(Stored data)

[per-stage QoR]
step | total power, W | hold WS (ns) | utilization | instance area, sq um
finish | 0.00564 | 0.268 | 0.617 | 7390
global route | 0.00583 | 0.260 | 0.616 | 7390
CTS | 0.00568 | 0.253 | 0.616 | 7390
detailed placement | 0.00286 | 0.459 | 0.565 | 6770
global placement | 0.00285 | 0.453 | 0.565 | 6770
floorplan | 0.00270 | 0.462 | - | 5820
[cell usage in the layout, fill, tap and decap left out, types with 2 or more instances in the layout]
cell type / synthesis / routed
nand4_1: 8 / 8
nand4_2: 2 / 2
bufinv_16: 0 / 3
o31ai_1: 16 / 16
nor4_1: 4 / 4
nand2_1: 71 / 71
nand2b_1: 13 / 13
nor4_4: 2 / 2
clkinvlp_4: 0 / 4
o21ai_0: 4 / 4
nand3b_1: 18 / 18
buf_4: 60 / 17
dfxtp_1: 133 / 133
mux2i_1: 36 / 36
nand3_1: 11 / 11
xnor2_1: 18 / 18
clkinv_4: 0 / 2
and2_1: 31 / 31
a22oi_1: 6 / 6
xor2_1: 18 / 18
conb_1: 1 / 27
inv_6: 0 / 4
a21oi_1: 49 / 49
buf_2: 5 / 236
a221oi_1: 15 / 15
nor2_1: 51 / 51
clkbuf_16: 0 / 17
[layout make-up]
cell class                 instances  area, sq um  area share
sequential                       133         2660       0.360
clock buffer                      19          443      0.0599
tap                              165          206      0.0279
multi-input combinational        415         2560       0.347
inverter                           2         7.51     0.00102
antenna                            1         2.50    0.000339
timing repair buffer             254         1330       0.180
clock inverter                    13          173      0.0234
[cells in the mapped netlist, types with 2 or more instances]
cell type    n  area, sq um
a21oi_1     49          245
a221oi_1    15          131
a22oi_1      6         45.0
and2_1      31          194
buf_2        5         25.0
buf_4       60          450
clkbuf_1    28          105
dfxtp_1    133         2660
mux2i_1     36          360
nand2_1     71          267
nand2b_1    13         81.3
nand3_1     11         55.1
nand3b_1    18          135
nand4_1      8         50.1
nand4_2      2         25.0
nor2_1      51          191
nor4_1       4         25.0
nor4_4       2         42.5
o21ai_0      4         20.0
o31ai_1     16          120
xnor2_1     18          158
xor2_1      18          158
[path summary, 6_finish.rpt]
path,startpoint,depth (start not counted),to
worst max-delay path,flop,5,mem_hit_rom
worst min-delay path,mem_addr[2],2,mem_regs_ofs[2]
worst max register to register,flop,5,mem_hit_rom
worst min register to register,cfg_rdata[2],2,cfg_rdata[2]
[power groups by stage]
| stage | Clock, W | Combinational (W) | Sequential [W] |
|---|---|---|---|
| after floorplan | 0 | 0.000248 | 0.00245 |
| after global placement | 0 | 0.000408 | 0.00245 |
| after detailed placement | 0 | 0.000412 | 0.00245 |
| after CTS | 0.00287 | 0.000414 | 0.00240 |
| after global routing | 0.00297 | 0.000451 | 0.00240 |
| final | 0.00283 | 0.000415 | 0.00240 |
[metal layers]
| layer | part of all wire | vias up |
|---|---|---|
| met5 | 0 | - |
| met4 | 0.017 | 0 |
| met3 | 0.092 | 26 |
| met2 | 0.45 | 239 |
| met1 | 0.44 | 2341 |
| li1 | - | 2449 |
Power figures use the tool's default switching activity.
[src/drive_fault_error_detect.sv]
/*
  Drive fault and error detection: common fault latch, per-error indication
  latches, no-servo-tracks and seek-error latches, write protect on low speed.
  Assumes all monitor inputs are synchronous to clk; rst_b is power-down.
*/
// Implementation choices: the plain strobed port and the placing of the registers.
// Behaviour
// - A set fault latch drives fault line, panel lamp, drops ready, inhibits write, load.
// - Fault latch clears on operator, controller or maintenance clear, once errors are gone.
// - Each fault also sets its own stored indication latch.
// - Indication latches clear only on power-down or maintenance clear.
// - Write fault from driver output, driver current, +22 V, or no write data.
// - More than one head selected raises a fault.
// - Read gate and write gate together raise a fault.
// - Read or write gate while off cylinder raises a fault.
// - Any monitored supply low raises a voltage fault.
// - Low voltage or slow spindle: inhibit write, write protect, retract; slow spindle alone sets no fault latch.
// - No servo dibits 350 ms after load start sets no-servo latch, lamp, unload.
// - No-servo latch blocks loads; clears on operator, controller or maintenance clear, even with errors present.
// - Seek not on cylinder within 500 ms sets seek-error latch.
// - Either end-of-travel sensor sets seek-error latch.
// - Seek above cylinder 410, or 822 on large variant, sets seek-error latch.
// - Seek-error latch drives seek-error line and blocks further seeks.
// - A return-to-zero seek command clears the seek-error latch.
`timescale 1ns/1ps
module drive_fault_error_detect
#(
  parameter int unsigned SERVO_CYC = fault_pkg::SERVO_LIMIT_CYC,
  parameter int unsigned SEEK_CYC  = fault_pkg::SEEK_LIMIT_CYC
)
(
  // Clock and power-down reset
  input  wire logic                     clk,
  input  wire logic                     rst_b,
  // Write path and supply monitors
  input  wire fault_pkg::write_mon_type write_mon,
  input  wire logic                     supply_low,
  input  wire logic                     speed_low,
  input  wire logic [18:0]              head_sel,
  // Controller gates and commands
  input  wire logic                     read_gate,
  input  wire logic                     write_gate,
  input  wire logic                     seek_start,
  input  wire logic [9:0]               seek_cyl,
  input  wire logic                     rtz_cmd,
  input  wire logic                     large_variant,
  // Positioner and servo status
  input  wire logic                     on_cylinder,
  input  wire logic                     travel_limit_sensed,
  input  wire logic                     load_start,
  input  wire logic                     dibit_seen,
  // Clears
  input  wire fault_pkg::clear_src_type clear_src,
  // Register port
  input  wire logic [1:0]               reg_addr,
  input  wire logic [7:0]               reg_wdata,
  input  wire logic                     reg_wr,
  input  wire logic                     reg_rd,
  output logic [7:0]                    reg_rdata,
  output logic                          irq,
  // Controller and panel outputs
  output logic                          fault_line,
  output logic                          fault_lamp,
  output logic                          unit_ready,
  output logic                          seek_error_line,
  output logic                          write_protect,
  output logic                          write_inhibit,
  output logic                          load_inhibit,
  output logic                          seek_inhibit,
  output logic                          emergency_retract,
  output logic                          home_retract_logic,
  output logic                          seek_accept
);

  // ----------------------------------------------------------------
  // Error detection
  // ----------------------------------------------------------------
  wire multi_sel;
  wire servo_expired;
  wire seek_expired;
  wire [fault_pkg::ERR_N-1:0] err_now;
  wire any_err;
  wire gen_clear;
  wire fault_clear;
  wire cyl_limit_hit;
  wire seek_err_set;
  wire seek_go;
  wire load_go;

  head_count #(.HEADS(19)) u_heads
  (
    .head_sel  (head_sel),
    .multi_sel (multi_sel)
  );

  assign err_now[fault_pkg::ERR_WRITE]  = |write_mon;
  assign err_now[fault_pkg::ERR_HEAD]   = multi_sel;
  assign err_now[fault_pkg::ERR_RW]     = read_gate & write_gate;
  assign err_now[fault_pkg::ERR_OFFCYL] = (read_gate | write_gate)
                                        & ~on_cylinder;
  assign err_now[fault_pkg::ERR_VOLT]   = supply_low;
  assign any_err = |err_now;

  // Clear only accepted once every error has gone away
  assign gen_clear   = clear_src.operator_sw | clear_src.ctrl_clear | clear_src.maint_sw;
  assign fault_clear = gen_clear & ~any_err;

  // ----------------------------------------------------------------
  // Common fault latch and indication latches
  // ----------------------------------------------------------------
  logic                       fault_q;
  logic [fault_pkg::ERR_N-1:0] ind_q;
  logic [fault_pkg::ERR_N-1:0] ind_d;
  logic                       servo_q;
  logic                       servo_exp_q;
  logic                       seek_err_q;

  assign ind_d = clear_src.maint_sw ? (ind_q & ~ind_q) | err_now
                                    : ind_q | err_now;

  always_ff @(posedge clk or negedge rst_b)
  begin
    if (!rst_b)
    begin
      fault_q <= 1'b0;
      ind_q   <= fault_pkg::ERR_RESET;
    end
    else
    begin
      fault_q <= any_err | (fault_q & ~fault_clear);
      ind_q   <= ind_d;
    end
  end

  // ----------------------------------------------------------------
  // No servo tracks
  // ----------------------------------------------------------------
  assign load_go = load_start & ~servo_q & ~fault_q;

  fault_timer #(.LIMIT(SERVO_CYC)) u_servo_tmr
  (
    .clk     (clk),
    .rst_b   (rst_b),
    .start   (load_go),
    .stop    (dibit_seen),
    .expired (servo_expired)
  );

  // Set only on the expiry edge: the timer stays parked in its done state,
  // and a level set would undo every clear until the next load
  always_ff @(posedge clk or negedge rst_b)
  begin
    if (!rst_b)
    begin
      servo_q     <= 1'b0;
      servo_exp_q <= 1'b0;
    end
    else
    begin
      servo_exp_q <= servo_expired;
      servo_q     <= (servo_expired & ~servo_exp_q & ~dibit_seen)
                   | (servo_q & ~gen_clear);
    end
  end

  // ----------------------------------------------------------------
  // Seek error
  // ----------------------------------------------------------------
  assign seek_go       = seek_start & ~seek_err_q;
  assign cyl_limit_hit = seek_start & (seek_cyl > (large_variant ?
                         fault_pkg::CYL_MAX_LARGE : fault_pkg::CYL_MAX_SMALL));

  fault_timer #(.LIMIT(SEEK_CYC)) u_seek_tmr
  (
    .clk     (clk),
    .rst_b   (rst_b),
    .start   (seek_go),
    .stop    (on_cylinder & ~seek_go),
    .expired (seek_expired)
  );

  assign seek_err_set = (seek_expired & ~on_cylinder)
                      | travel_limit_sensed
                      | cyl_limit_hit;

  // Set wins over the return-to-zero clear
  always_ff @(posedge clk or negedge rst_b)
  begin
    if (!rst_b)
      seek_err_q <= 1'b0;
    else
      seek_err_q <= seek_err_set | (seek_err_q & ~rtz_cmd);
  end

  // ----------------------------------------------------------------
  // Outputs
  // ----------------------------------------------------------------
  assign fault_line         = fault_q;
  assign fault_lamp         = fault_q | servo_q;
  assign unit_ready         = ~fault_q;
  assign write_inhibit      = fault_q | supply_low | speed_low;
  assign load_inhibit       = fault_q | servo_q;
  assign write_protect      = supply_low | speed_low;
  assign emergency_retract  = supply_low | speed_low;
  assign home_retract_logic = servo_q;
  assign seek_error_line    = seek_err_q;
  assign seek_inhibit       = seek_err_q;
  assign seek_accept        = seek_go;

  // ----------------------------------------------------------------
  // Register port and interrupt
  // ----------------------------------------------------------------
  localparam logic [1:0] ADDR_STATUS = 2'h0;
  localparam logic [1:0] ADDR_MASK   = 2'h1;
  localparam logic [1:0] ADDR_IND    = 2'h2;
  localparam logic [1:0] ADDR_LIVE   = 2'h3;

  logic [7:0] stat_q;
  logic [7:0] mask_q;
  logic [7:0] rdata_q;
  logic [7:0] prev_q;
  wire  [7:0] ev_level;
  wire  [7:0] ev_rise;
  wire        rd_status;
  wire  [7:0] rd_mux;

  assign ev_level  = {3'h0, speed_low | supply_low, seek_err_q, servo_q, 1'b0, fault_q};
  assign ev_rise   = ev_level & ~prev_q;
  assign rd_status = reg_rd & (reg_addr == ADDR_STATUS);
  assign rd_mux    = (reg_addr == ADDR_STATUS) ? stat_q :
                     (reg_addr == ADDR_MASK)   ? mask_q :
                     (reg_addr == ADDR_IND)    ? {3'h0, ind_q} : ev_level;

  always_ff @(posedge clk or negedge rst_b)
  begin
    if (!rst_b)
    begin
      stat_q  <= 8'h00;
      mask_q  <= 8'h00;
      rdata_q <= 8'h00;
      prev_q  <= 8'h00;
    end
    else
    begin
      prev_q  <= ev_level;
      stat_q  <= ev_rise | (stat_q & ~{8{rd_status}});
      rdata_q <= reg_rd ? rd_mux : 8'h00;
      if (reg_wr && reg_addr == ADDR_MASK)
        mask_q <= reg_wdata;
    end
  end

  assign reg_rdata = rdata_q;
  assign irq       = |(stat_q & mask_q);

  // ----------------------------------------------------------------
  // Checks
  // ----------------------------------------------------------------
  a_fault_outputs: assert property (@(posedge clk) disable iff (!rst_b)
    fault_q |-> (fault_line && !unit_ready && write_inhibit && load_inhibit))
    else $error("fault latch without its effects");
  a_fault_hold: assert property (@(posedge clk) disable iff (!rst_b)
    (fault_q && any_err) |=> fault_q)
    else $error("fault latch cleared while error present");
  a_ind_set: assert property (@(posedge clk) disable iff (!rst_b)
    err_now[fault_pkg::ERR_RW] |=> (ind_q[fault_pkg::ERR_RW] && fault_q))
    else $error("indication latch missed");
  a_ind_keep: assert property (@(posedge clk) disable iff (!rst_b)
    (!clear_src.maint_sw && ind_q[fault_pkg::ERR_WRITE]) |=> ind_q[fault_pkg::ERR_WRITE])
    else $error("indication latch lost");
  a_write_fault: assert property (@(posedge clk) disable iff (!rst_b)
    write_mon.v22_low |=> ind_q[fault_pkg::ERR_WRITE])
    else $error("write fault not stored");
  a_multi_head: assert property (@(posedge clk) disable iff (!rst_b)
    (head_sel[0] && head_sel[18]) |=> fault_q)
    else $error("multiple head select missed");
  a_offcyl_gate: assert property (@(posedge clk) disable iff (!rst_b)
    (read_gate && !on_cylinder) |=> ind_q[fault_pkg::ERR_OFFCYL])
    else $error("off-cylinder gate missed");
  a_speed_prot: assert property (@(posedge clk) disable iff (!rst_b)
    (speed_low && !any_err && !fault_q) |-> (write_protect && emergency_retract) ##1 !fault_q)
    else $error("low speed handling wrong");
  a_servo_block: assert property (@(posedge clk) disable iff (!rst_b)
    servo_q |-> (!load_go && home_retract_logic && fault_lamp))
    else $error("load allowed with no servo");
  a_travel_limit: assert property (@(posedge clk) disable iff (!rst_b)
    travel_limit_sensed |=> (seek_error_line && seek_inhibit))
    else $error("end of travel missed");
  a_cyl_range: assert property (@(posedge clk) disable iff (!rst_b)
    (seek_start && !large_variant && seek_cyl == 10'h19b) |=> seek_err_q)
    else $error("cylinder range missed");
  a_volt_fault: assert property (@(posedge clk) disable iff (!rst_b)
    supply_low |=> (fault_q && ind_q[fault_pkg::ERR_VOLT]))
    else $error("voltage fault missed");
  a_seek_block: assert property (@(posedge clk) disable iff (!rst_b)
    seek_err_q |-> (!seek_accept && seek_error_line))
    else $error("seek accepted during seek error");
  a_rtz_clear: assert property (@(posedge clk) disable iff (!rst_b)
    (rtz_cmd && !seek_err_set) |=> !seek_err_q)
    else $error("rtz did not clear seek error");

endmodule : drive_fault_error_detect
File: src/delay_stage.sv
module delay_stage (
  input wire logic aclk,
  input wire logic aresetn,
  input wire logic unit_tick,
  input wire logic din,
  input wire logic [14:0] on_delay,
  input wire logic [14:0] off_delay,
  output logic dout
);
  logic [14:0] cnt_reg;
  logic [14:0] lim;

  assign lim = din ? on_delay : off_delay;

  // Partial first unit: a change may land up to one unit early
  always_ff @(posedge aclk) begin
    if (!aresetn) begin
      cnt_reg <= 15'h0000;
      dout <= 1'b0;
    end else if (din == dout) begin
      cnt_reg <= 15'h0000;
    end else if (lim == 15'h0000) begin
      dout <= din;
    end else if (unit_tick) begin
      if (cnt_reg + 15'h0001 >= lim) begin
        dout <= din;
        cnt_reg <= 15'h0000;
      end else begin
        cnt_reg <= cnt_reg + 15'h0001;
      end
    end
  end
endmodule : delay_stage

---

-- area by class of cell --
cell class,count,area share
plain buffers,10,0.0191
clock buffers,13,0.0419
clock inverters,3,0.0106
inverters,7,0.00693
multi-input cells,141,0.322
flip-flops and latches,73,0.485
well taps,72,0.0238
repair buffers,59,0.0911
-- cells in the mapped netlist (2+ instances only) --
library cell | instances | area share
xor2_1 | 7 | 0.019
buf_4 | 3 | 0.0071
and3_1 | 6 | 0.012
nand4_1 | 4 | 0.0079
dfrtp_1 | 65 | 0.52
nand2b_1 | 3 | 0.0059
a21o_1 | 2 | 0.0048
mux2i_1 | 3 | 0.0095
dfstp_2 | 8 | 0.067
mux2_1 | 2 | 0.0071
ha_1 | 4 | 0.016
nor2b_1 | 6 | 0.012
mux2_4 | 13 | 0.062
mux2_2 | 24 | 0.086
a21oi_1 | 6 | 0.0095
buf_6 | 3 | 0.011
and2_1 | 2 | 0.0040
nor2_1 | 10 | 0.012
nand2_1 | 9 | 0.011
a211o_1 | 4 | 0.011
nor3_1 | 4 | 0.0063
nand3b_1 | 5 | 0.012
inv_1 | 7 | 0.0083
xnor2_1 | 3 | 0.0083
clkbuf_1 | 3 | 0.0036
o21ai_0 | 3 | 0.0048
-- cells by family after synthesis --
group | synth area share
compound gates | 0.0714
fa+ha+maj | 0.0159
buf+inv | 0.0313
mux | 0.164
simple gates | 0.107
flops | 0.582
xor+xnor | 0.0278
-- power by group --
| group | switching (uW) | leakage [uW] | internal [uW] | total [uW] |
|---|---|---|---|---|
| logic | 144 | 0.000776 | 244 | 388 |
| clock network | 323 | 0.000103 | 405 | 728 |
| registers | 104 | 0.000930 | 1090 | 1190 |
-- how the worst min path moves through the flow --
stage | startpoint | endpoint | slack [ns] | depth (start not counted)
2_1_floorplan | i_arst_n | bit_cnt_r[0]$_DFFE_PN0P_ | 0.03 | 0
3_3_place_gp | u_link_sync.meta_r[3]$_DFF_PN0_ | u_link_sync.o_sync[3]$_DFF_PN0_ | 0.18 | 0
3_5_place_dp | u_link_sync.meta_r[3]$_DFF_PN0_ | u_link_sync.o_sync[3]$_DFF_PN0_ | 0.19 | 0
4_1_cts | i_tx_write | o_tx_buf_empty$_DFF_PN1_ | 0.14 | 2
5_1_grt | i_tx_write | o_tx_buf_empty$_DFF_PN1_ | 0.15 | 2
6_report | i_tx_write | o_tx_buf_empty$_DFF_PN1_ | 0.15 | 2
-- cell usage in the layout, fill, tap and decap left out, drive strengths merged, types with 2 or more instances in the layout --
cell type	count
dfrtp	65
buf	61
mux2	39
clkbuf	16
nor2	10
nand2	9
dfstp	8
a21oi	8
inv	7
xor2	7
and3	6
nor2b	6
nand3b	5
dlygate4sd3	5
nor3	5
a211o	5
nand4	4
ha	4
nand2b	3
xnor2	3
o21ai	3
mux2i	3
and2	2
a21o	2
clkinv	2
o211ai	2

▸ Work task: Where the data above reaches the line holding "[per-stage QoR]", begin printing, and stop after the line holding "clkinv_4: 0 / 2". Each line must be reproduced exactly, with nothing else added.

▸ Response to this task:
[per-stage QoR]
step | total power, W | hold WS (ns) | utilization | instance area, sq um
finish | 0.00564 | 0.268 | 0.617 | 7390
global route | 0.00583 | 0.260 | 0.616 | 7390
CTS | 0.00568 | 0.253 | 0.616 | 7390
detailed placement | 0.00286 | 0.459 | 0.565 | 6770
global placement | 0.00285 | 0.453 | 0.565 | 6770
floorplan | 0.00270 | 0.462 | - | 5820
[cell usage in the layout, fill, tap and decap left out, types with 2 or more instances in the layout]
cell type / synthesis / routed
nand4_1: 8 / 8
nand4_2: 2 / 2
bufinv_16: 0 / 3
o31ai_1: 16 / 16
nor4_1: 4 / 4
nand2_1: 71 / 71
nand2b_1: 13 / 13
nor4_4: 2 / 2
clkinvlp_4: 0 / 4
o21ai_0: 4 / 4
nand3b_1: 18 / 18
buf_4: 60 / 17
dfxtp_1: 133 / 133
mux2i_1: 36 / 36
nand3_1: 11 / 11
xnor2_1: 18 / 18
clkinv_4: 0 / 2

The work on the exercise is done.